Il dit : soudain le vaillant Ulysse accourt, se place devant ce héros, et Diomède alors, en se baissant derrière lui, arrache de son pied le trait aigu. Cependant une vive douleur pénètre à travers les chairs ; le héros monte sur son char, et commande à son écuyer de le conduire vers les vaisseaux : son âme est accablée.

Le généreux Ulysse reste seul ; aucun des Grecs ne combat près de lui ; tous avaient pris la fuite. Alors, gémissant, il s’adresse à son cœur magnanime, et dit en lui-même :

« Malheureux ! que résoudre ? Quelle honte si je fuis épouvanté devant cotte multitude ! et quel sort plus affreux encore si je tombe seul entre leurs mains ! Hélas ! le fils de Cronos a dispersé tous nos guerriers.

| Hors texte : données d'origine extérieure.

$ cat src/rtl/gat_bridge_pkg.sv
// Shared types and helpers for the multi-channel BRAM load bridge.
// Run-state encoding, beat packing geometry and status bit positions.
package gat_bridge_pkg;

   typedef enum logic [2:0] {
      S_IDLE  = 3'd0,
      S_LOAD  = 3'd1,
      S_START = 3'd2,
      S_BUSY  = 3'd3,
      S_DONE  = 3'd4
   } state_t;

   localparam int ST_STATE_LSB = 0;
   localparam int ST_DONE_LSB  = 3;

   function automatic int beats_of(input int word_w, input int bus_w);
      return (word_w + bus_w - 1) / bus_w;
   endfunction

   function automatic int slot_bits(input int beats);
      return (beats > 1) ? $clog2(beats) : 0;
   endfunction

   function automatic int st_busy_bit(input int num_ch);
      return ST_DONE_LSB + num_ch;
   endfunction

   function automatic int st_ovr_lsb(input int num_ch);
      return ST_DONE_LSB + num_ch + 1;
   endfunction

endpackage

$ cat src/rtl/gat_bram_load_bridge_if.sv
// PS-side write bus and accelerator-side BRAM write bus, all channels.
// master drives PS beats and observes BRAM writes; slave is the bridge.
interface gat_bram_load_bridge_if #(
   parameter int NUM_CH  = 4,
   parameter int BUS_W   = 32,
   parameter int WORD_W  = 64,
   parameter int ADDR_W  = 20,
   parameter int WADDR_W = 17
);
   logic [NUM_CH-1:0]         ps_ena;
   logic [NUM_CH-1:0]         ps_wea;
   logic [NUM_CH*ADDR_W-1:0]  ps_addr;
   logic [NUM_CH*BUS_W-1:0]   ps_din;
   logic [NUM_CH-1:0]         bram_we;
   logic [NUM_CH*WADDR_W-1:0] bram_addr;
   logic [NUM_CH*WORD_W-1:0]  bram_din;

   modport master (
      output ps_ena, ps_wea, ps_addr, ps_din,
      input  bram_we, bram_addr, bram_din
   );

   modport slave (
      input  ps_ena, ps_wea, ps_addr, ps_din,
      output bram_we, bram_addr, bram_din
   );
endinterface

$ cat src/rtl/gat_beat_packer.sv
// One load channel: gathers bus beats into a word, emits it, counts words.
// Tracks per-channel completion and the sticky overrun flag.
module gat_beat_packer
   import gat_bridge_pkg::*;
#(
   parameter int BUS_W   = 32,
   parameter int WORD_W  = 64,
   parameter int ADDR_W  = 20,
   parameter int WADDR_W = 17,
   parameter int CNT_W   = 20
) (
   input  logic               clk,
   input  logic               rst,
   input  logic               clr,
   input  logic               beat,
   input  logic [ADDR_W-1:0]  addr,
   input  logic [BUS_W-1:0]   din,
   input  logic [CNT_W-1:0]   depth,
   input  logic               ext_done,
   output logic               we,
   output logic [WADDR_W-1:0] waddr,
   output logic [WORD_W-1:0]  wdata,
   output logic               done,
   output logic               overrun
);
   localparam int BEATS  = beats_of(WORD_W, BUS_W);
   localparam int SW     = slot_bits(BEATS);
   localparam int SIW    = (SW == 0) ? 1 : SW;
   localparam int PACK_W = BEATS * BUS_W;

   logic [BUS_W-1:0]   beat_q [BEATS];
   logic [BEATS-1:0]   vld_q;
   logic [WADDR_W-1:0] held_q;
   logic [CNT_W-1:0]   cnt_q;

   logic [SIW-1:0]     slot;
   logic [WADDR_W-1:0] beat_wa;
   logic               miss;
   logic               full;
   logic [BEATS-1:0]   vld_nxt;
   logic [PACK_W-1:0]  pack;
   logic [CNT_W-1:0]   cnt_nxt;

   always_comb begin
      slot    = (BEATS > 1) ? SIW'(addr >> 2) : '0;
      beat_wa = WADDR_W'(addr >> (2 + SW));
      miss    = (|vld_q) && (beat_wa != held_q);
      // a beat for another word abandons the partial word
      vld_nxt       = miss ? '0 : vld_q;
      vld_nxt[slot] = 1'b1;
      full          = beat && (&vld_nxt);
      pack = '0;
      for (int i = 0; i < BEATS; i++)
         pack[i*BUS_W +: BUS_W] = (SIW'(i) == slot) ? din : beat_q[i];
      cnt_nxt = cnt_q;
      if (full && (depth == '0 || cnt_q < depth))
         cnt_nxt = cnt_q + 1'b1;
   end

   always_ff @(posedge clk) begin
      if (rst || clr) begin
         for (int i = 0; i < BEATS; i++)
            beat_q[i] <= '0;
         vld_q   <= '0;
         held_q  <= '0;
         cnt_q   <= '0;
         done    <= 1'b0;
         overrun <= 1'b0;
         we      <= 1'b0;
         waddr   <= '0;
         wdata   <= '0;
      end else begin
         we <= full;
         if (beat) begin
            beat_q[slot] <= din;
            held_q       <= beat_wa;
            vld_q        <= full ? '0 : vld_nxt;
            if (miss)
               overrun <= 1'b1;
         end
         if (full) begin
            waddr <= beat_wa;
            wdata <= pack[WORD_W-1:0];
         end
         cnt_q <= cnt_nxt;
         done  <= done | ext_done | (depth != '0 && cnt_nxt == depth);
      end
   end

endmodule

$ cat src/rtl/gat_bram_load_bridge.sv
// PS-to-accelerator BRAM load bridge: per-channel packers, run sequencer,
// registered feature readback and status word.
module gat_bram_load_bridge
   import gat_bridge_pkg::*;
#(
   parameter int NUM_CH    = 4,
   parameter int BUS_W     = 32,
   parameter int WORD_W    = 64,
   parameter int ADDR_W    = 20,
   parameter int WADDR_W   = 17,
   parameter int CNT_W     = 20,
   parameter int RD_DATA_W = 32
) (
   input  logic                    clk,
   input  logic                    rst,
   gat_bram_load_bridge_if.slave   bus,
   input  logic [NUM_CH*CNT_W-1:0] cfg_depth,
   input  logic [NUM_CH-1:0]       ext_done,
   input  logic                    soft_clr,
   input  logic                    core_done,
   output logic                    core_start,
   output logic                    gat_ready,
   input  logic [ADDR_W-1:0]       rd_byte_addr,
   output logic [WADDR_W-1:0]      core_rd_addr,
   input  logic [RD_DATA_W-1:0]    core_rd_data,
   output logic [RD_DATA_W-1:0]    rd_dout,
   output logic [31:0]             status
);
   localparam int BUSY_BIT = st_busy_bit(NUM_CH);
   localparam int OVR_LSB  = st_ovr_lsb(NUM_CH);

   state_t                    state_q;
   state_t                    state_nxt;
   logic                      clr;
   logic                      accept;
   logic                      busy_wr_q;
   logic [NUM_CH-1:0]         wr;
   logic [NUM_CH-1:0]         done;
   logic [NUM_CH-1:0]         ovr;
   logic [NUM_CH-1:0]         we;
   logic [NUM_CH*WADDR_W-1:0] waddr;
   logic [NUM_CH*WORD_W-1:0]  wdata;

   assign wr     = bus.ps_ena & bus.ps_wea;
   assign accept = (state_q == S_IDLE) || (state_q == S_LOAD);

   for (genvar g = 0; g < NUM_CH; g++) begin : g_ch
      gat_beat_packer #(
         .BUS_W   (BUS_W),
         .WORD_W  (WORD_W),
         .ADDR_W  (ADDR_W),
         .WADDR_W (WADDR_W),
         .CNT_W   (CNT_W)
      ) u_pack (
         .clk      (clk),
         .rst      (rst),
         .clr      (clr),
         .beat     (wr[g] & accept),
         .addr     (bus.ps_addr[g*ADDR_W +: ADDR_W]),
         .din      (bus.ps_din[g*BUS_W +: BUS_W]),
         .depth    (cfg_depth[g*CNT_W +: CNT_W]),
         .ext_done (ext_done[g]),
         .we       (we[g]),
         .waddr    (waddr[g*WADDR_W +: WADDR_W]),
         .wdata    (wdata[g*WORD_W +: WORD_W]),
         .done     (done[g]),
         .overrun  (ovr[g])
      );
   end

   assign bus.bram_we   = we;
   assign bus.bram_addr = waddr;
   assign bus.bram_din  = wdata;

   always_comb begin
      state_nxt = state_q;
      clr       = 1'b0;
      unique case (state_q)
         S_IDLE, S_LOAD: begin
            if (soft_clr) begin
               clr       = 1'b1;
               state_nxt = S_IDLE;
            end else if (&done) begin
               state_nxt = S_START;
            end else if (|wr) begin
               state_nxt = S_LOAD;
            end
         end
         S_START: state_nxt = S_BUSY;
         S_BUSY:  if (core_done) state_nxt = S_DONE;
         S_DONE: begin
            if (soft_clr) begin
               clr       = 1'b1;
               state_nxt = S_IDLE;
            end
         end
         default: state_nxt = S_IDLE;
      endcase
   end

   always_ff @(posedge clk) begin
      if (rst) begin
         state_q   <= S_IDLE;
         busy_wr_q <= 1'b0;
         rd_dout   <= '0;
      end else begin
         state_q <= state_nxt;
         rd_dout <= core_rd_data;
         // writes while the core owns the BRAMs are dropped and flagged
         if (clr)
            busy_wr_q <= 1'b0;
         else if ((|wr) && !accept)
            busy_wr_q <= 1'b1;
      end
   end

   assign core_start   = (state_q == S_START);
   assign gat_ready    = (state_q == S_DONE);
   assign core_rd_addr = WADDR_W'(rd_byte_addr >> 2);

   always_comb begin
      status = '0;
      status[ST_STATE_LSB +: 3]     = state_q;
      status[ST_DONE_LSB +: NUM_CH] = done;
      status[BUSY_BIT]              = busy_wr_q;
      status[OVR_LSB +: NUM_CH]     = ovr;
   end

endmodule

$ cat src/flat_wrapper.sv
// flat-port wrapper written by rule: the top's interface ports become plain ports
module gat_bram_load_bridge_flat import gat_bridge_pkg::*;
#(
   parameter int NUM_CH    = 4,
   parameter int BUS_W     = 32,
   parameter int WORD_W    = 64,
   parameter int ADDR_W    = 20,
   parameter int WADDR_W   = 17,
   parameter int CNT_W     = 20,
   parameter int RD_DATA_W = 32
)
  (clk, rst, cfg_depth, ext_done, soft_clr, core_done, core_start, gat_ready, rd_byte_addr, core_rd_addr, core_rd_data, rd_dout, status, bus_ps_ena, bus_ps_wea, bus_ps_addr, bus_ps_din, bus_bram_we, bus_bram_addr, bus_bram_din);
  gat_bram_load_bridge_if #(.NUM_CH(NUM_CH), .BUS_W(BUS_W), .WORD_W(WORD_W), .ADDR_W(ADDR_W), .WADDR_W(WADDR_W)) bus_i ();
  input  logic clk;
  input  logic rst;
  input  logic [NUM_CH*CNT_W-1:0] cfg_depth;
  input  logic [NUM_CH-1:0] ext_done;
  input  logic soft_clr;
  input  logic core_done;
  output logic core_start;
  output logic gat_ready;
  input  logic [ADDR_W-1:0] rd_byte_addr;
  output logic [WADDR_W-1:0] core_rd_addr;
  input  logic [RD_DATA_W-1:0] core_rd_data;
  output logic [RD_DATA_W-1:0] rd_dout;
  output logic [31:0] status;
  input wire logic [$bits(bus_i.ps_ena)-1:0] bus_ps_ena;
  input wire logic [$bits(bus_i.ps_wea)-1:0] bus_ps_wea;
  input wire logic [$bits(bus_i.ps_addr)-1:0] bus_ps_addr;
  input wire logic [$bits(bus_i.ps_din)-1:0] bus_ps_din;
  output wire logic [$bits(bus_i.bram_we)-1:0] bus_bram_we;
  output wire logic [$bits(bus_i.bram_addr)-1:0] bus_bram_addr;
  output wire logic [$bits(bus_i.bram_din)-1:0] bus_bram_din;
  assign bus_i.ps_ena = bus_ps_ena;
  assign bus_i.ps_wea = bus_ps_wea;
  assign bus_i.ps_addr = bus_ps_addr;
  assign bus_i.ps_din = bus_ps_din;
  assign bus_bram_we = bus_i.bram_we;
  assign bus_bram_addr = bus_i.bram_addr;
  assign bus_bram_din = bus_i.bram_din;
  gat_bram_load_bridge #(.NUM_CH(NUM_CH), .BUS_W(BUS_W), .WORD_W(WORD_W), .ADDR_W(ADDR_W), .WADDR_W(WADDR_W), .CNT_W(CNT_W), .RD_DATA_W(RD_DATA_W)) u_core (.clk(clk), .rst(rst), .bus(bus_i), .cfg_depth(cfg_depth), .ext_done(ext_done), .soft_clr(soft_clr), .core_done(core_done), .core_start(core_start), .gat_ready(gat_ready), .rd_byte_addr(rd_byte_addr), .core_rd_addr(core_rd_addr), .core_rd_data(core_rd_data), .rd_dout(rd_dout), .status(status));
endmodule
$ cat config.mk
export PLATFORM = sky130hd
export DESIGN_NAME = gat_bram_load_bridge_flat
export DESIGN_NICKNAME = d
export VERILOG_FILES = /design/src/rtl/gat_bridge_pkg.sv /design/src/rtl/gat_bram_load_bridge_if.sv /design/src/rtl/gat_beat_packer.sv /design/src/rtl/gat_bram_load_bridge.sv /design/src/flat_wrapper.sv
export SDC_FILE = /design/constraint.sdc
export NUM_CORES = 1
export LEC_CHECK = 0
export CAP_MARGIN = 0
export CORE_MARGIN = 2
export CORE_UTILIZATION = 30
export DETAILED_ROUTE_END_ITERATION = 12
export PLACE_DENSITY = 0.62
export RECOVER_POWER = 25
export REMOVE_ABC_BUFFERS = 1
export SYNTH_ARGS = -nofsm -noshare
export SYNTH_HDL_FRONTEND = slang
export SYNTH_HIERARCHICAL = 1
export SYNTH_SLANG_ARGS = --single-unit
$ cat constraint.sdc
create_clock -name clk -period 5.45 [get_ports clk]
set_input_delay 1.09 -clock clk [delete_from_list [all_inputs] [get_ports clk]]
set_output_delay 1.09 -clock clk [all_outputs]
set_load 0.02 [all_outputs]
; ---- Word-level counts from Yosys, hierarchy flattened
; Memory sizes are Yosys's and may differ from the RTL's. A register that Yosys moved wholly into a read port is not among the register bits.
; Index checks and enable logic that the tools add are counted.
[op_classes]
n_addsub = 4
order_cmp = 12
eq_ne = 15
mux = 54
bitwise_logic = 17
n_reduce_logical = 59
[ops]
columns = op, count
row1 = $mux 32, 4
row2 = $reduce_or 32->1, 4
row3 = $add 20x1->20 const B, 4
row4 = $eq 20x20->1, 4
row5 = $logic_not 20->1, 4
row6 = $lt 20x20->1, 4
row7 = $mux 20, 4
row8 = $reduce_bool 20->1, 4
row9 = $ne 17x17->1, 4
row10 = $mux 1, 28
row11 = $logic_and 1x1->1, 21
row12 = $mux 2, 8
row13 = $reduce_and 2->1, 8
row14 = $mux 3, 5
row15 = $pmux 3 s4, 1
row16 = $reduce_or 2->1, 6
row17 = $lt 1x2->1 const B, 4
row18 = $or 1x1->1, 8
row19 = $or 2x2->2, 4
row20 = $eq 3x2->1 const B, 2
row21 = $logic_or 1x1->1, 6
row22 = $and 1x1->1, 4
row23 = $and 4x4->4, 1
row24 = $demux 1 s1, 4
row25 = other kinds (11), 15
[word_totals]
register_bits = 272
ram_bits = 256
inputBits = 356
output_inout_bits = 411
wordCells = 196
n_memories = 4
[mem_list]
columns = memory, depth, word_bits, read_ports, rd_ports_with_merged_regs, wr, line
row1 = u_core.g_ch[0].u_pack.beat_q, 2, 32, 2, 2, 2, gat_beat_packer.sv:31  ; logic [BUS_W-1:0] beat_q [BEATS];
row2 = u_core.g_ch[1].u_pack.beat_q, 2, 32, 2, 2, 2, gat_beat_packer.sv:31
row3 = u_core.g_ch[2].u_pack.beat_q, 2, 32, 2, 2, 2, gat_beat_packer.sv:31
row4 = u_core.g_ch[3].u_pack.beat_q, 2, 32, 2, 2, 2, gat_beat_packer.sv:31

; ---- Longest topological paths before layout
; Gate-level depths: netlist of run 1.
[depth]
ltp_word = 12
ltp_mapped = 15
ltp_nobuf = 12

; ---- Modules after synthesis
; The synthesis of run 1 kept the hierarchy.
[by_module_without_submodules]
columns = module, n_inst, cells_per_inst, area_each_um2, seq_area_each_um2
row1 = gat_beat_packer (u_core.g_ch[1].u_pack ...), 2, 955, 8912.3, 4384.2
row2 = gat_beat_packer (u_core.g_ch[0].u_pack), 1, 900, 8577.0, 4384.2
row3 = gat_beat_packer (u_core.g_ch[3].u_pack), 1, 911, 8575.7, 4384.2
row4 = gat_bram_load_bridge, 1, 144, 1401.3, 720.7

; ---- Worst setup path after synthesis of run 1
; OpenSTA, ideal clock, no wires.
[synth_timing]
path_kind = input port to flip-flop
startpoint = input port cfg_depth[65]
endpoint = register u_core.g_ch[3].u_pack.done
t_arrival_ns = 3.700
required_ns = 5.363
setup_slack_ns = 1.663
path_stages = 14
path_buffers = 2
cell_sequence = clkbuf_1 > inv_1 > ha_1 > a21oi_1 > o21ai_0 > a221oi_1 > o21ai_0 > a211oi_1 > clkbuf_1 > nand4_1 > xor2_1 > xnor2_1 > o2111ai_1 > o31ai_1
[synth_between]
elab_chain_cells = 7
elab_cells_between_ends = 9
cone_classes = order compare: 1 / eq/ne: 1 / mux: 1 / bitwise: 1 / reduce/logical: 5
[synth_lines]
columns = element, line
row1 = "start, declared", flat_wrapper.sv:16  ; input logic [NUM_CH*CNT_W-1:0] cfg_depth;
row2 = $lt 20x20->1 or $logic_not 20->1 (tied branches), gat_beat_packer.sv:56  ; if (full && (depth == '0 || cnt_q < depth))
row3 = $logic_or 1x1->1, gat_beat_packer.sv:56
row4 = $logic_and 1x1->1, gat_beat_packer.sv:56
row5 = $mux 20, gat_beat_packer.sv:56
row6 = $eq 20x20->1, gat_beat_packer.sv:86  ; done <= done | ext_done | (depth != '0 && cnt_nxt == depth);
row7 = $logic_and 1x1->1 *, gat_beat_packer.sv:86
row8 = $or 1x1->1 *, gat_beat_packer.sv:86
row9 = "end signal, assigned", gat_beat_packer.sv:86
row10 = "end, declared", gat_beat_packer.sv:23  ; output logic done,
; Mark *: on every way between the ends. The rest lies on a longest branch, timed or not.
; A chain may end at the register's enable or synchronous reset.

; ---- Worst setup path in the final report of run 1
[layout_timing]
startpoint = input port soft_clr
endpoint = register u_core.g_ch[0].u_pack.wdata[7], read port of u_core.g_ch[0].u_pack.beat_q
[layout_between]
elab_chain_cells = 3
[layout_lines]
columns = element, line
row1 = "start, declared", flat_wrapper.sv:18  ; input logic soft_clr;
row2 = $mux 1, "gat_bram_load_bridge.sv:80, gat_bram_load_bridge.sv:92"
row3 = $mux 1, --
row4 = via u_core.clr, gat_bram_load_bridge.sv:34  ; logic clr;
row5 = $logic_or 1x1->1, gat_beat_packer.sv:61  ; if (rst || clr) begin
row6 = "end, declared", gat_beat_packer.sv:22  ; output logic [WORD_W-1:0] wdata,
; The timed path passes the listed nets, and every way through them passes these cells.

Mais pourquoi mon cœur balance-t-il encore ? Oui, je le sais, les lâches seuls s’éloignent de la guerre ; mais celui qui s’est distingué dans les combats doit rester inébranlable, soit qu’il frappe, ou qu’il soit frappé. »

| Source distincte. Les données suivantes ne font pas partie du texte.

`config.mk`:
```
export PLATFORM = sky130hd
export DESIGN_NAME = portal_beat_scheduler
export DESIGN_NICKNAME = d
export VERILOG_FILES = /design/src/rtl/portal_axi_pkg.sv /design/src/rtl/portal_burst_seq.sv /design/src/rtl/portal_beat_scheduler.sv
export SDC_FILE = /design/constraint.sdc
export NUM_CORES = 1
export LEC_CHECK = 0
export BUFFER_PORTS_ARGS = -buffer_cell sky130_fd_sc_hd__buf_2
export CORE_ASPECT_RATIO = 0.9
export CORE_MARGIN = 2
export CORE_UTILIZATION = 45
export CTS_BUF_LIST = sky130_fd_sc_hd__clkbuf_16
export DETAILED_ROUTE_END_ITERATION = 8
export PLACE_DENSITY = 0.8
export SYNTH_ARGS = -nofsm -noshare
export SYNTH_HDL_FRONTEND = slang
export SYNTH_SLANG_ARGS = --single-unit
```
`constraint.sdc`:
```
create_clock -name CLK -period 2.2 [get_ports CLK]
set_clock_uncertainty 0.05 [all_clocks]
set_input_delay 0 -clock CLK [delete_from_list [all_inputs] [get_ports CLK]]
set_output_delay 0 -clock CLK [all_outputs]
set_load 0.005 [all_outputs]
```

Tandis qu’il roulait ces pensées dans son âme, surviennent les phalanges des Troyens ; ces guerriers l’environnent, et placent au milieu d’eux celui qui sera leur fléau. Ainsi, lorsque de jeunes chiens pleins d’ardeur pressent un sanglier qui sort de la forêt profonde en aiguisant ses défenses contre ses mâchoires recourbées, les chiens le cernent de toutes parts, et, malgré le grincement de ses dents, quoiqu’il soit terrible, ils ne reculent point; ainsi les Troyens se précipitent autour d’Ulysse, chéri de Zeus. Ce héros, armé d’une pique aiguë, s’élance et blesse à l’épaule le courageux Déiopitès : il renverse ensuite Ennomos et Thoon ; enfin, au moment où Chersidamas sautait de son char, Ulysse de sa lance le frappe près du nombril, par dessous le bouclier arrondi : ce guerrier tombe dans la poudre, et de ses mains presse la terre. Ulysse abandonne ceux qu’il vient d’immoler ; il atteint d’un coup de lance Charops, fils d’Hippasos, et frère du généreux Socos. Au même instant, Socos, semblable à un dieu, arrive pour secourir son frère ; quand il est près du héros, il s’arrête, et s’écrie :

« Terrible Ulysse, insatiable de ruses et de combats, aujourd’hui tu pourras te vanter d’avoir immolé les deux fils d’Hippasos, d’avoir enlevé leurs armes; ou bien, atteint par ma lance, tu vas perdre la vie. »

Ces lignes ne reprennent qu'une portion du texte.